::: TASK INPUTS
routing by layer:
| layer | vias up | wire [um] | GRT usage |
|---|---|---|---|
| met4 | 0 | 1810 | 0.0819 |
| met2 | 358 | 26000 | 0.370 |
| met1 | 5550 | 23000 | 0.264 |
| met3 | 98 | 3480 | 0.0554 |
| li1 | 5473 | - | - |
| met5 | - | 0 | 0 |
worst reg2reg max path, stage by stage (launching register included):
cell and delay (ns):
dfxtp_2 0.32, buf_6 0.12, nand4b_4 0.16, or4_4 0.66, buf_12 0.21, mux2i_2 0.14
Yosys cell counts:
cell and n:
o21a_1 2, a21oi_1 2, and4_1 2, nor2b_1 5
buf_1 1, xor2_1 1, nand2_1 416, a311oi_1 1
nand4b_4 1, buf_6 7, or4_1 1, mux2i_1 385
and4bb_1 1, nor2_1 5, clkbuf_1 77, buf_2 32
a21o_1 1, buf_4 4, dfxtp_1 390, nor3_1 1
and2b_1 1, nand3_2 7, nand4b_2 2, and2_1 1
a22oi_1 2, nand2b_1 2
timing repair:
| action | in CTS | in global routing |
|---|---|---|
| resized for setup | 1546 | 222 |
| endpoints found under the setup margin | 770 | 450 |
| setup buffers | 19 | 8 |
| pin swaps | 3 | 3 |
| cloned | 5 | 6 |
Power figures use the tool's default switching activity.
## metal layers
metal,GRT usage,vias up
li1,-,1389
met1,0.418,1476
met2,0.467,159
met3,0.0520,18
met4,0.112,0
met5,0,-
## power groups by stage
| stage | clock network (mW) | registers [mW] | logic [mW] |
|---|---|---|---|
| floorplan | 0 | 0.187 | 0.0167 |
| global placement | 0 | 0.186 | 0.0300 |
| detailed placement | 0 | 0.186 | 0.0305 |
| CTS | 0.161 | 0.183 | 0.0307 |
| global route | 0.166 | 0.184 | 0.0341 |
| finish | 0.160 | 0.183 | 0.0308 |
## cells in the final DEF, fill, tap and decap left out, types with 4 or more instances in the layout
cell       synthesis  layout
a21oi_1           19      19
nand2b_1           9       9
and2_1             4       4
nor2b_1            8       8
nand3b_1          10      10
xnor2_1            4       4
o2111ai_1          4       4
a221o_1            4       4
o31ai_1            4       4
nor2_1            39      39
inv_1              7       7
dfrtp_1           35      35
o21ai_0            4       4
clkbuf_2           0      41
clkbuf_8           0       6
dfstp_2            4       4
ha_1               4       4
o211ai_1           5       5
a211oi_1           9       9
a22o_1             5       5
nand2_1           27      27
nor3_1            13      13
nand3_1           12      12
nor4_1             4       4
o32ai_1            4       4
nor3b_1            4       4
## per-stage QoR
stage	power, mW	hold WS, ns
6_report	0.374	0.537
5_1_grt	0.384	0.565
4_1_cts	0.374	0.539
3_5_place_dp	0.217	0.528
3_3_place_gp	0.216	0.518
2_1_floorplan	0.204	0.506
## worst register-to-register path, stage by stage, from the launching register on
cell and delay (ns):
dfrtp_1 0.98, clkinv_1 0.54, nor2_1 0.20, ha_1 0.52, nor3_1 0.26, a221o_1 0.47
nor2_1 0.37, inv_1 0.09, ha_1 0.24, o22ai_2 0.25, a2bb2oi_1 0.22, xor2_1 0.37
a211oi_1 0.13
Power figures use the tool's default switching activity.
`config.mk`:
```
export PLATFORM = sky130hd
export DESIGN_NAME = uart_rx_flat
export DESIGN_NICKNAME = d
export VERILOG_FILES = /design/src/rtl/uart_pkg.sv /design/src/rtl/uart_rx_if.sv /design/src/rtl/uart_rx_sync.sv /design/src/rtl/uart_rx.sv /design/src/flat_wrapper.sv
export SDC_FILE = /design/constraint.sdc
export NUM_CORES = 1
export LEC_CHECK = 0
export BUFFER_PORTS_ARGS = -buffer_cell sky130_fd_sc_hd__buf_2
export CORE_ASPECT_RATIO = 1.5
export CORE_MARGIN = 3
export CORE_UTILIZATION = 40
export DETAILED_ROUTE_END_ITERATION = 12
export SKIP_CTS_REPAIR_TIMING = 1
export SYNTH_ARGS = -nofsm -noshare
export SYNTH_HDL_FRONTEND = slang
export SYNTH_SLANG_ARGS = --single-unit
```
`constraint.sdc`:
```
create_clock -name clk -period 2.1 [get_ports clk]
set_input_delay 0.21 -clock clk [delete_from_list [all_inputs] [get_ports clk]]
set_output_delay 0.21 -clock clk [all_outputs]
set_load 0.05 [all_outputs]
```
::::::
EXERCISE BRIEF
Go through the listing above and write out exactly the lines starting with the one holding "met1,0.418,1476" and running through the one holding "0.183 | 0.0308 |", ends included, and no others.

REPLY TO THE EXERCISE
met1,0.418,1476
met2,0.467,159
met3,0.0520,18
met4,0.112,0
met5,0,-
## power groups by stage
| stage | clock network (mW) | registers [mW] | logic [mW] |
|---|---|---|---|
| floorplan | 0 | 0.187 | 0.0167 |
| global placement | 0 | 0.186 | 0.0300 |
| detailed placement | 0 | 0.186 | 0.0305 |
| CTS | 0.161 | 0.183 | 0.0307 |
| global route | 0.166 | 0.184 | 0.0341 |
| finish | 0.160 | 0.183 | 0.0308 |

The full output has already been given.